Oh.....so that's where I've been going wrong at our Away games!;)

pineapple stu
20/11/2008, 12:18 PM
Whats the official attendence at tonights game?? Have they given it out yet??
50566 (I think) was put up on the screen in the second half.


One thing struck me watching the fanatical Polish fans last night.........how the hell were they allowed to bring so many flares into the Stadium?:eek:

Was Stevie Wonder in charge of security last night?:confused:
In fairness, you don't know how many they did find and confiscated!

geysir
20/11/2008, 12:32 PM
It's obvious now that Lansdowne Road was a bit like the GPO in 1916, there were so many people there.

Allowing for the fact that the FAI routinely made up these numbers the reported attendance at the Russia game in 1984 was 28,000 so nowhere near packed but still a great day (we'll never forget Mickey Walsh).
The Russia game has a recorded 45k attendance.
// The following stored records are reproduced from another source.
Context: an optimization exercise on an open-source flow, tuned for small area, a short achievable clock period and few clock cycles per item. The choices shown serve that exercise and are no tape-out recipe.
Where RTL was checked, it was by simulation tests only, not by an equivalence proof against the original.
Power is estimated from default activity; no workload was simulated.

// seg_demod
module seg_demod (
    input  wire        clk,
    input  wire        rst_n,
    input  wire        in_valid,
    output wire        in_ready,
    input  wire [15:0] in_sample,
    input  wire [1:0]  in_scheme,
    input  wire        in_invert,
    output reg         out_valid,
    input  wire        out_ready,
    output reg         out_bit,
    output wire [71:0] out_metric
);
    reg        rdy;
    reg        mbusy;            
    reg  [3:0] mt;               
    reg        done_a;           
    wire       mlast = mbusy && (mt == 4'd9);
    assign in_ready = rdy;
    reg  [3:0]  kc;              
    reg  [15:0] s_r;
    reg  [15:0] s6r, s11r, s15r;     
    reg  [3:0]  k_s;
    reg  [1:0]  sch_s;
    reg         inv_s;
    reg         v_s;
    wire        take = in_valid && rdy;
    always @(posedge clk) begin
        s_r   <= in_sample;
        s6r   <= in_sample;
        s11r  <= in_sample;
        s15r  <= in_sample;
        sch_s <= in_scheme;
        inv_s <= in_invert;
        k_s   <= kc;
    end
    wire signed [15:0] s  = s_r;
    wire [29:0] m6, m11, m15;
    wire m6t_1 = 1'b1 ^ s6r[15];
    wire m6t_2 = 1'b1 & s6r[15];
    wire m6t_3 = 1'b1 ^ s6r[10];
    wire m6t_4 = 1'b1 & s6r[10];
    wire m6t_5 = 1'b1 ^ s6r[11];
    wire m6t_6 = 1'b1 & s6r[11];
    wire m6t_7 = 1'b1 ^ s6r[12];
    wire m6t_8 = 1'b1 & s6r[12];
    wire m6t_9 = 1'b1 ^ s6r[13];
    wire m6t_10 = 1'b1 & s6r[13];
    wire m6t_11 = 1'b1 ^ s6r[14];
    wire m6t_12 = 1'b1 & s6r[14];
    wire m6t_13 = 1'b1 ^ ~s6r[10];
    wire m6t_14 = 1'b1 & ~s6r[10];
    wire m6t_15 = ~s6r[11] ^ s6r[5];
    wire m6t_16 = ~s6r[11] & s6r[5];
    wire m6t_17 = ~s6r[12] ^ s6r[6] ^ ~s6r[2];
  ...
Size: roughly 4600 cells after synthesis, about 590 flip-flops, ~45000 um^2 of cells after synthesis.
clock: 16.0 ns
lec_check: 0
cap_margin: 20
core_margin: 2
core_utilization: 25
cts_buf_list: sky130_fd_sc_hd__clkbuf_8 sky130_fd_sc_hd__clkbuf_16
cts_cluster_diameter: 150
cts_cluster_size: 20
slew_margin: 20
standard.sh (not shown) runs the stock make flow with config.mk's settings and CLKGATE_MAP_FILE= SYNTH_SCRIPT=/design/flow/synth_recipe.tcl, a recipe that flattens the netlist after the stock synthesis.
==> flow/flow/run.sh <==
#!/bin/bash
# The standard layout (the standard.sh: ORFS synthesis to final layout),
# with plain buffers on the ports instead of the delay buffer that
# buffer_ports picks by default.  Everything else is unchanged.
set -euo pipefail
export BUFFER_PORTS_ARGS="-buffer_cell sky130_fd_sc_hd__buf_2"
bash standard.sh > standard_flow.log 2>&1
Testbench counts at the start, summed over its fixed seeds: cycles 51,320, items 3,200.
Source: an optimization exercise on an open RTL-to-GDS flow (aim: small area). Production flows keep margins and buffers that such runs may drop. The RTL was checked by simulation tests, not by an equivalence proof against the original design. Power figures rest on the tool's default switching activity, not on a simulated workload.

run A:
## crc_link_engine
module crc_link_engine (
    input  wire        clk,
    input  wire        rst,           
    input  wire        host_wr,
    input  wire [15:0] host_addr,
    input  wire [7:0]  host_wdata,
    output reg  [7:0]  host_rdata,
    input  wire        rx_valid,
    input  wire [7:0]  rx_data,
    output reg         rx_ready,
    output wire        tx_valid,
    output reg  [7:0]  tx_data,
    input  wire        tx_ready,
    output wire        busy
);
clock: 10.0 ns
lec_check: 0
cap_margin: 20
core_margin: 2
core_utilization: 60
cts_buf_list: sky130_fd_sc_hd__clkbuf_8 sky130_fd_sc_hd__clkbuf_16
cts_cluster_diameter: 100
cts_cluster_size: 24
gpl_timing_driven: 0
place_density: 0.7
slew_margin: 20
synth_hierarchical: 1
synth_minimum_keep_size: 0
run.sh (not shown) runs the stock make flow with config.mk's settings and CLKGATE_MAP_FILE= SYNTH_SCRIPT=/design/flow/synth_recipe.tcl, a recipe that flattens the netlist after the stock synthesis.
Run A: flow complete, layout not clean; failing: setup timing
From an optimization exercise on the open Yosys and OpenROAD flow, aimed at small area, a short achievable clock period and few clock cycles; shortcuts taken in it are not production practice. At most, simulation tests tie the RTL to the original design; equivalence was not proved.

==> job 8651 <==
==> flow/design.v <==
module mcproto_core (
    input  wire        clk,
    input  wire        rst,
    input  wire        cmd_valid,
    output wire        cmd_ready,
    input  wire [3:0]  cmd_op,
    input  wire [63:0] cmd_val,
    input  wire [31:0] cmd_x,
    input  wire [31:0] cmd_y,
    input  wire [31:0] cmd_z,
    input  wire [31:0] cmd_ptr,
    input  wire [63:0] cmd_avail,
    input  wire [63:0] cmd_plen,
    input  wire        pin_valid,
    output wire        pin_ready,
    input  wire [7:0]  pin_data,
    output wire        mem_req,
    output wire        mem_we,
    output wire [31:0] mem_addr,
    output wire [7:0]  mem_wdata,
    input  wire        mem_gnt,
    input  wire [7:0]  mem_rdata,
    output wire        rsp_valid,
    output wire [2:0]  rsp_status,
    output wire [63:0] rsp_consumed,
    output wire [63:0] rsp_val,
    output wire [31:0] rsp_x,
    output wire [31:0] rsp_y,
    output wire [31:0] rsp_z,
    output wire        pout_valid,
    output wire [7:0]  pout_data
);
    localparam [2:0] ST_OK  = 3'd0;
    localparam [2:0] ST_BTS = 3'd1;
    localparam [2:0] ST_VTL = 3'd2;
    localparam [2:0] ST_BAD = 3'd7;
    function [3:0] varint_size;
        input [63:0] u;
        integer k;
        begin
            varint_size = 4'd1;
            for (k = 1; k < 10; k = k + 1)
                if ((u >> (7 * k)) != 64'd0)
                    varint_size = k + 1;
        end
    endfunction
    reg         busy_q;         
    reg         rsp_valid_q;
    reg  [2:0]  st_q;
    reg  [32:0] cons_q;         
    reg         val_en_q, pos_en_q, is32_q;
    reg         mem_req_q, mem_we_q;
    reg  [31:0] addr_q;
    reg  [7:0]  wdata_q;
    reg  [63:0] sd_q;           
    reg  [32:0] rw_q;           
    reg  [30:0] cnt_q;          
    reg  [3:0]  grp_q;          
    reg         lneg_q;         
    reg         k_ev, k_ep, k_ek, k_dv, k_dp, k_dk, k_32;
    reg         ph_a, ph_b, ph_c, ph_k;
    reg         bv_q;           
    reg  [7:0]  b_q;
    reg         pin_ready_q;
    reg         rdv_q;          
    reg         pout_valid_q;
    reg  [7:0]  pout_data_q;
    wire        acc      = cmd_valid & ~busy_q;
    wire        o_encv   = cmd_op == 4'h0;
    wire        o_encl   = cmd_op == 4'h1;
    wire        o_decv   = cmd_op == 4'h2;
    wire        o_decl   = cmd_op == 4'h3;
    wire        o_sizv   = cmd_op == 4'h4;
    wire        o_sizl   = cmd_op == 4'h5;
    wire        o_encp   = cmd_op == 4'h8;
    wire        o_decp   = cmd_op == 4'hA;
    wire        o_enck   = cmd_op == 4'hC;
    wire        o_deck   = cmd_op == 4'hE;
    wire        o_res    = ~(o_encv | o_encl | o_decv | o_decl | o_sizv | o_sizl |
                             o_encp | o_decp | o_enck | o_deck);
    wire        o_enc    = o_encv | o_encl | o_encp | o_enck;
    wire [3:0]  i_size32 = varint_size({32'd0, cmd_val[31:0]});
    wire [3:0]  i_size64 = varint_size(cmd_val);
    wire [32:0] i_wsum   = {1'b0, cmd_ptr} + {1'b0, cmd_avail[31:0]};
    wire        i_winbad = (|cmd_avail[63:33]) |
                           (cmd_avail[32] & ((|cmd_ptr) | (|cmd_avail[31:0]))) |
                           (~cmd_avail[32] & i_wsum[32] & (|i_wsum[31:0]));
    wire        i_av0    = ~|cmd_avail;
    wire        i_avlt8  = ~|cmd_avail[63:3];
    wire [31:0] i_lsum   = {1'b0, cmd_plen[30:0]} + {28'd0, i_size32};
    wire        i_lbig   = (|cmd_plen[63:31]) | i_lsum[31];
    wire [30:0] i_len    = i_lsum[30:0];
    wire [63:0] i_pos    = {cmd_x[25:0], cmd_y[11:0], cmd_z[25:0]};
    reg  [7:0]  i_wbyte;
    reg  [63:0] i_sd;
    always @(*) begin
        i_wbyte = 8'd0;
        i_sd    = 64'd0;
        if (o_encv) begin
            i_wbyte = {|cmd_val[31:7], cmd_val[6:0]};
            i_sd    = {39'd0, cmd_val[31:7]};
        end else if (o_encl) begin
            i_wbyte = {|cmd_val[63:7], cmd_val[6:0]};
            i_sd    = {7'd0, cmd_val[63:7]};
        end else if (o_encp) begin
            i_wbyte = i_pos[63:56];
            i_sd    = {i_pos[55:0], 8'd0};
        end else if (o_enck) begin
            i_wbyte = {|i_len[30:7], i_len[6:0]};
            i_sd    = {cmd_val[31:0], 8'd0, i_len[30:7]};
        end
    end
    reg         i_imm;
    reg  [2:0]  i_st;
    reg  [3:0]  i_cons;
    always @(*) begin
        i_imm  = 1'b1;
        i_st   = ST_OK;
        i_cons = 4'd0;
        if (o_res)
            i_st = ST_BAD;
        else if (o_sizv)
            i_cons = i_size32;
        else if (o_sizl)
            i_cons = i_size64;
        else if (i_winbad)
            i_st = ST_BAD;
        else if (o_enck & i_lbig)
            i_st = ST_VTL;
        else if (i_av0)
            i_st = ST_BTS;
        else if (o_decp & i_avlt8) begin
            i_st   = ST_BTS;
            i_cons = {1'b0, cmd_avail[2:0]};
        end else
            i_imm = 1'b0;
    end
    wire        perf     = mem_req_q & mem_gnt;           
    wire        take     = pin_valid & pin_ready_q;
    wire        k_enc    = k_ev | k_ep | k_ek;
    wire        rw_one   = rw_q == 33'd1;
    wire        rw_gt0   = |rw_q;
    wire        rw_gt1   = |rw_q[32:1];
    wire        rw_gt2   = (|rw_q[32:2]) | (rw_q[1] & rw_q[0]);
    wire        rw_gt3   = |rw_q[32:2] & ~(rw_q[32:2] == 31'd1 && rw_q[1:0] == 2'd0);
    wire        cnt_zero = ~|cnt_q;
    wire        cnt_one  = cnt_q == 31'd1;
    wire [7:0]  rb       = mem_rdata;
    reg  [63:0] sd_ins;
    integer j;
    always @(*) begin
        sd_ins = sd_q;
        for (j = 0; j < 9; j = j + 1)
            if (grp_q == j)
                sd_ins[7 * j +: 7] = rb[6:0];
        if (grp_q == 4'd9)
            sd_ins[63] = rb[0];
    end
    wire        maxb_hit = k_32 ? (grp_q == 4'd4) : (grp_q == 4'd9);
    wire        e_last   = k_ev ? ~wdata_q[7] :
                           k_ep ? (cons_q[2:0] == 3'd7) :
                           ((ph_b & ~wdata_q[7]) | ph_c) & cnt_zero & ~bv_q;
    wire [1:0]  pend     = {1'b0, mem_req_q} + {1'b0, bv_q};
    wire [2:0]  pend_t   = {1'b0, pend} + {2'd0, take};
    wire        room     = (pend_t == 3'd0) ? rw_gt0 :
                           (pend_t == 3'd1) ? rw_gt1 :
                           (pend_t == 3'd2) ? rw_gt2 : rw_gt3;
    wire        more_pay = take ? ~cnt_one & ~cnt_zero : ~cnt_zero;
    wire        in_take  = ph_c | (ph_b & ~wdata_q[7]);
    task respond;
        input [2:0] st;
        begin
            st_q        <= st;
            rsp_valid_q <= 1'b1;
            busy_q      <= 1'b0;
            mem_req_q   <= 1'b0;
            pin_ready_q <= 1'b0;
        end
    endtask
    always @(posedge clk) begin
        rsp_valid_q  <= 1'b0;
        pout_valid_q <= 1'b0;
        rdv_q        <= 1'b0;
        if (rst) begin
            busy_q      <= 1'b0;
            mem_req_q   <= 1'b0;
            pin_ready_q <= 1'b0;
        end else if (busy_q) begin
            if (k_enc) begin
                if (perf) begin
                    addr_q <= addr_q + 32'd1;
                    cons_q <= cons_q + 33'd1;
                    rw_q   <= rw_q - 33'd1;
                end
                if (perf & (e_last | rw_one)) begin
                    respond(e_last ? ST_OK : ST_BTS);
                end else if (k_ev) begin
                    if (perf) begin
                        wdata_q <= {|sd_q[63:7], sd_q[6:0]};
                        sd_q    <= {7'd0, sd_q[63:7]};
                    end
                end else if (k_ep) begin
                    if (perf) begin
                        wdata_q <= sd_q[63:56];
                        sd_q    <= {sd_q[55:0], 8'd0};
                    end
                end else begin
                    pin_ready_q <= 1'b0;
                    if (ph_a) begin
                        if (perf) begin
                            if (wdata_q[7]) begin
                                wdata_q      <= {|sd_q[31:7], sd_q[6:0]};
                                sd_q[31:0]   <= {7'd0, sd_q[31:7]};
                            end else begin
                                wdata_q <= {|sd_q[63:39], sd_q[38:32]};
                                sd_q    <= {39'd0, sd_q[63:39]};
                                ph_a    <= 1'b0;
                                ph_b    <= 1'b1;
                                pin_ready_q <= ~|sd_q[63:39] & ~cnt_zero & rw_gt2;
                            end
                        end
                    end else if (ph_b & wdata_q[7]) begin
                        if (perf) begin
                            wdata_q <= {|sd_q[63:7], sd_q[6:0]};
                            sd_q    <= {7'd0, sd_q[63:7]};
                            pin_ready_q <= ~|sd_q[63:7] & ~cnt_zero & rw_gt2;
                        end
                    end else begin
                        if (perf) begin
                            ph_b <= 1'b0;
                            ph_c <= 1'b1;
                        end
                        if (take)
                            cnt_q <= cnt_q - 31'd1;
                        if (perf | ~mem_req_q) begin
                            if (bv_q) begin
                                wdata_q   <= b_q;
                                mem_req_q <= 1'b1;
                                bv_q      <= take;
                                b_q       <= pin_data;
                            end else if (take) begin
                                wdata_q   <= pin_data;
                                mem_req_q <= 1'b1;
                            end else begin
                                mem_req_q <= 1'b0;
                            end
                            pin_ready_q <= more_pay & room & ~(bv_q & take);
                        end else begin
                            if (take) begin
                                bv_q <= 1'b1;
                                b_q  <= pin_data;
                            end
                            pin_ready_q <= more_pay & room & ~(bv_q | take);
                        end
                    end
                end
            end else begin
                if (perf)
                    addr_q <= addr_q + 32'd1;
                rdv_q     <= perf;
                mem_req_q <= (rdv_q ? (perf ? rw_gt2 : rw_gt1) : (perf ? rw_gt1 : rw_gt0));
                if (rdv_q & ~ph_k) begin
                    rw_q   <= rw_q - 33'd1;
                    cons_q <= cons_q + 33'd1;
                end
                if (k_dp) begin
                    if (rdv_q) begin
                        sd_q  <= {sd_q[55:0], rb};
                        grp_q <= grp_q + 4'd1;
                        if (grp_q == 4'd7) begin
                            respond(ST_OK);
                            pos_en_q <= 1'b1;
                        end
                    end
                end else if (k_dv | ph_a) begin
                    if (rdv_q) begin
                        sd_q  <= sd_ins;
                        grp_q <= grp_q + 4'd1;
                        if (~rb[7]) begin
                            if (k_dv) begin
                                respond(ST_OK);
                                val_en_q <= 1'b1;
                            end else begin
                                cnt_q  <= sd_ins[30:0];
                                lneg_q <= sd_ins[31];
                                sd_q   <= 64'd0;
                                grp_q  <= 4'd0;
                                ph_a   <= 1'b0;
                                ph_k   <= 1'b1;
                            end
                        end else if (maxb_hit) begin
                            respond(ST_VTL);
                        end else if (rw_one) begin
                            respond(ST_BTS);
                        end
                    end
                end else if (ph_k & (lneg_q | (rw_q < {2'd0, cnt_q}) | cnt_zero)) begin
                    if (~lneg_q & (rw_q < {2'd0, cnt_q})) begin
                        respond(ST_BTS);
                        cons_q <= cons_q + rw_q;
                    end else begin
                        respond(ST_VTL);
                    end
                end else begin
                    if (ph_k) begin
                        ph_k <= 1'b0;
                        ph_b <= 1'b1;
                        if (rdv_q) begin
                            rw_q   <= rw_q - 33'd1;
                            cons_q <= cons_q + 33'd1;
                        end
                    end
                    if (rdv_q) begin
                        cnt_q <= cnt_q - 31'd1;
                        if (ph_k | ph_b) begin
                            sd_q  <= sd_ins;
                            grp_q <= grp_q + 4'd1;
                            if (~rb[7]) begin
                                if (cnt_one) begin
                                    respond(ST_OK);
                                    val_en_q <= 1'b1;
                                end else begin
                                    ph_k <= 1'b0;
                                    ph_b <= 1'b0;
                                    ph_c <= 1'b1;
                                end
                            end else if (grp_q == 4'd4 || cnt_one) begin
                                respond(ST_VTL);
                            end
                        end else begin
                            pout_valid_q <= 1'b1;
                            pout_data_q  <= rb;
                            if (cnt_one) begin
                                respond(ST_OK);
                                val_en_q <= 1'b1;
                            end
                        end
                    end
                end
            end
        end else if (acc) begin
            addr_q   <= cmd_ptr;
            rw_q     <= cmd_avail[32:0];
            grp_q    <= 4'd0;
            lneg_q   <= 1'b0;
            ph_a     <= 1'b1;
            ph_b     <= 1'b0;
            ph_c     <= 1'b0;
            ph_k     <= 1'b0;
            bv_q     <= 1'b0;
            k_ev     <= o_encv | o_encl;
            k_ep     <= o_encp;
            k_ek     <= o_enck;
            k_dv     <= o_decv | o_decl;
            k_dp     <= o_decp;
            k_dk     <= o_deck;
            k_32     <= ~o_decl;
            is32_q   <= ~o_decl;
            val_en_q <= 1'b0;
            pos_en_q <= 1'b0;
            sd_q     <= i_sd;
            wdata_q  <= i_wbyte;
            cnt_q    <= cmd_plen[30:0];
            mem_we_q <= o_enc;
            pin_ready_q <= 1'b0;
            if (i_imm) begin
                st_q        <= i_st;
                cons_q      <= {29'd0, i_cons};
                rsp_valid_q <= 1'b1;
                mem_req_q   <= 1'b0;
            end else begin
                cons_q      <= 33'd0;
                busy_q      <= 1'b1;
                mem_req_q   <= 1'b1;
            end
        end
    end
    assign cmd_ready    = ~busy_q;
    assign pin_ready    = pin_ready_q;
    assign mem_req      = mem_req_q;
    assign mem_we       = mem_we_q;
    assign mem_addr     = addr_q;
    assign mem_wdata    = wdata_q;
    assign rsp_valid    = rsp_valid_q;
    assign rsp_status   = st_q;
    assign rsp_consumed = {31'd0, cons_q};
    assign rsp_val      = ~val_en_q ? 64'd0 :
                          is32_q ? {{32{sd_q[31]}}, sd_q[31:0]} : sd_q;
    assign rsp_x        = pos_en_q ? {{6{sd_q[63]}}, sd_q[63:38]} : 32'd0;
    assign rsp_y        = pos_en_q ? {{20{sd_q[37]}}, sd_q[37:26]} : 32'd0;
    assign rsp_z        = pos_en_q ? {{6{sd_q[25]}}, sd_q[25:0]} : 32'd0;
    assign pout_valid   = pout_valid_q;
    assign pout_data    = pout_data_q;
endmodule
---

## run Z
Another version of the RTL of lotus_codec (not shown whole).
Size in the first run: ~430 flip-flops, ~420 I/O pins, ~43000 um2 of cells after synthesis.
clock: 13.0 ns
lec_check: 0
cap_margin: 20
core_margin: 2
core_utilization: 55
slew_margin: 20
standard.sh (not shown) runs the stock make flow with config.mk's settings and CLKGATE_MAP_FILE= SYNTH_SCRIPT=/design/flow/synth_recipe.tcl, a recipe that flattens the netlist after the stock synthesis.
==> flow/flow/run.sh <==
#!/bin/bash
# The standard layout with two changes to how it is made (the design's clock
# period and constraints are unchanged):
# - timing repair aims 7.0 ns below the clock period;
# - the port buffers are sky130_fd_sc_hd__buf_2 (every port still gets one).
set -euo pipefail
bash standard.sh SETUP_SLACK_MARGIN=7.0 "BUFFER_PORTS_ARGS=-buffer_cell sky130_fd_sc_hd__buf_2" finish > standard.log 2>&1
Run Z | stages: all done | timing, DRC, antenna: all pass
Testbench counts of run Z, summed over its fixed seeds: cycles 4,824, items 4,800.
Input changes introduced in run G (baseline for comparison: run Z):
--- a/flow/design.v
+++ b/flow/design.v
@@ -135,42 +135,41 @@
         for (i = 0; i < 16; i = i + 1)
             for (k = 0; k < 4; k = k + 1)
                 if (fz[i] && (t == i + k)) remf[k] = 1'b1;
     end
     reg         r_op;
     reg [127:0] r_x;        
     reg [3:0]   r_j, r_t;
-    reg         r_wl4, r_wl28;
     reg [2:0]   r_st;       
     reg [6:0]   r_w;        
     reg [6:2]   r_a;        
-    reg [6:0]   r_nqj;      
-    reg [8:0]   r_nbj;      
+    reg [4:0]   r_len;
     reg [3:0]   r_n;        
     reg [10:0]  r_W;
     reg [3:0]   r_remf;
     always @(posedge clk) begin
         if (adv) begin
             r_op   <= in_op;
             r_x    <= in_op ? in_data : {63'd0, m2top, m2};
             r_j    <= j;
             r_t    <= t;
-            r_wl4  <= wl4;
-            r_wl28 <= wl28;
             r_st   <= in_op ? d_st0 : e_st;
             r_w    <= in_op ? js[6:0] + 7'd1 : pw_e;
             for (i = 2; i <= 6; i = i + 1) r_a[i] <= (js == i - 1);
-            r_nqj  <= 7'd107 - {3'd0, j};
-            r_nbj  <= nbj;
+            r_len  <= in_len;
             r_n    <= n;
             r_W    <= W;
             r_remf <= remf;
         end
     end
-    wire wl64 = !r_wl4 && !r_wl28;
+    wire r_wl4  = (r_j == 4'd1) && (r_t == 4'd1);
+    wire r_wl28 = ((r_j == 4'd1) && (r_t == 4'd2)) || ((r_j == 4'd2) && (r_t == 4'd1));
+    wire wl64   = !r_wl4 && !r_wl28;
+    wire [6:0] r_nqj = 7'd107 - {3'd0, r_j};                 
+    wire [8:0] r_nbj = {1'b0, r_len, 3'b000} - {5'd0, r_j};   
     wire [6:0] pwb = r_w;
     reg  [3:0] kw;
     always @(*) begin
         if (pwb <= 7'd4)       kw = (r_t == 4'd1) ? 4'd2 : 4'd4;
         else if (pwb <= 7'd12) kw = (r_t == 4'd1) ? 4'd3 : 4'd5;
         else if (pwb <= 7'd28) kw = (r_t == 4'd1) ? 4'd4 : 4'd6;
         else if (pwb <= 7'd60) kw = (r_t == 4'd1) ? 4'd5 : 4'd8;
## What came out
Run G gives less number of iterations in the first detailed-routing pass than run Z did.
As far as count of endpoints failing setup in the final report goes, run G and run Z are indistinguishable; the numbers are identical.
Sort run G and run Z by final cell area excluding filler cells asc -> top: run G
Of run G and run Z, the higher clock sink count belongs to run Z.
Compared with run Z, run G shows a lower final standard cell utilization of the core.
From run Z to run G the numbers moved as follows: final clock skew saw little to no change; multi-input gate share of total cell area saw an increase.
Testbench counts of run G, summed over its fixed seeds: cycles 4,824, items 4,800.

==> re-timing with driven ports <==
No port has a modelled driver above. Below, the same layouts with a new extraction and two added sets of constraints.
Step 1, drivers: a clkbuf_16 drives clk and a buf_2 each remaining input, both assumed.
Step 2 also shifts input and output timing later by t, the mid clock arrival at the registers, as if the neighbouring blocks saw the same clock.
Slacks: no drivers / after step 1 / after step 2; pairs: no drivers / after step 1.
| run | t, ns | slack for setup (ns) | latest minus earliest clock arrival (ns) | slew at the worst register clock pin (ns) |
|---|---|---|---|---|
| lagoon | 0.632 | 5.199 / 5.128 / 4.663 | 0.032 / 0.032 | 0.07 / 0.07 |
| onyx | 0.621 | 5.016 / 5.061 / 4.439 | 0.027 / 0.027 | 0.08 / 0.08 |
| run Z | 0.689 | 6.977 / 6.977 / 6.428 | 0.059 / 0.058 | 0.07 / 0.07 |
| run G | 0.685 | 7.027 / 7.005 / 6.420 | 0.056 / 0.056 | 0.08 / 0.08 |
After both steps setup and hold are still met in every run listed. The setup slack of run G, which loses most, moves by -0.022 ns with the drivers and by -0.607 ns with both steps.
The rest of that campaign went belly up after 2 away defeats.


Even when Jack took over, the first two games against Wales and Uruguay drew about 18,000 each. Then after we had qualified for Euro 88 none of our 3 home warm-up games managed a crowd above 20,000.
Nevertheless, the competitive games against Belgium and Scotland were packed. Friendlies don't really count, 18k against those 2 teams would be considered very high by any standard at that time in Europe.

In all campaigns from Giles time onwards the public came out and gave the team huge support in the big games until interest in qual had all but gone, then crowds would drop. There is no denial about that.
The so called bandwagon was always there waiting to happen, just never did until 1988. The qual campaign for wc 1982 certainly gripped public interest.

paul_oshea
20/11/2008, 12:59 PM
i saw "Dublin Brigade" and "Oranmore" on polish flags. very little to do with Poland but some polish fans obviosly feel some sort of allegance to these places. doubt their other fans have a problem with it

there are loads of them out in oranmore, mates know loads of them infiltrated the place is. :D

paul_oshea
20/11/2008, 1:00 PM
You can be guarenteed if a Polish flag with Man Utd came up a lot of them would have a problem with it.

What about a german team?! Would that be a bigger problem ;)

paul_oshea
20/11/2008, 1:00 PM
They didn't bring them in a big bag marked "FLARES IN HERE!" Flares are tiny and easily hideable

yes, quite, up the anus.

Oink
20/11/2008, 1:15 PM
Is it time for a LOI arguement again? :D

I go to the odd LOI (Pats mostly) game but the closest team in proximity to me are Shels and I dont even live in Dublin :D. So I don't have a LOI home team and dont feel particularly drawn to any club, I chose my EPL team based on players I looked up to and tried to emulate when I was younger....... Tony Cascarino :p

paul_oshea
20/11/2008, 1:20 PM
i hope thats looked up to and not look :p

viagogo
20/11/2008, 3:18 PM
They didn't bring them in a big bag marked "FLARES IN HERE!" Flares are tiny and easily hideable

When I was walking in a guard was there searching a polish guy in front of me. Then the guard saw his bag and asked the Polish guy Whats in the bag? He goes Cans and the guard lets him through. Could have been anything in it.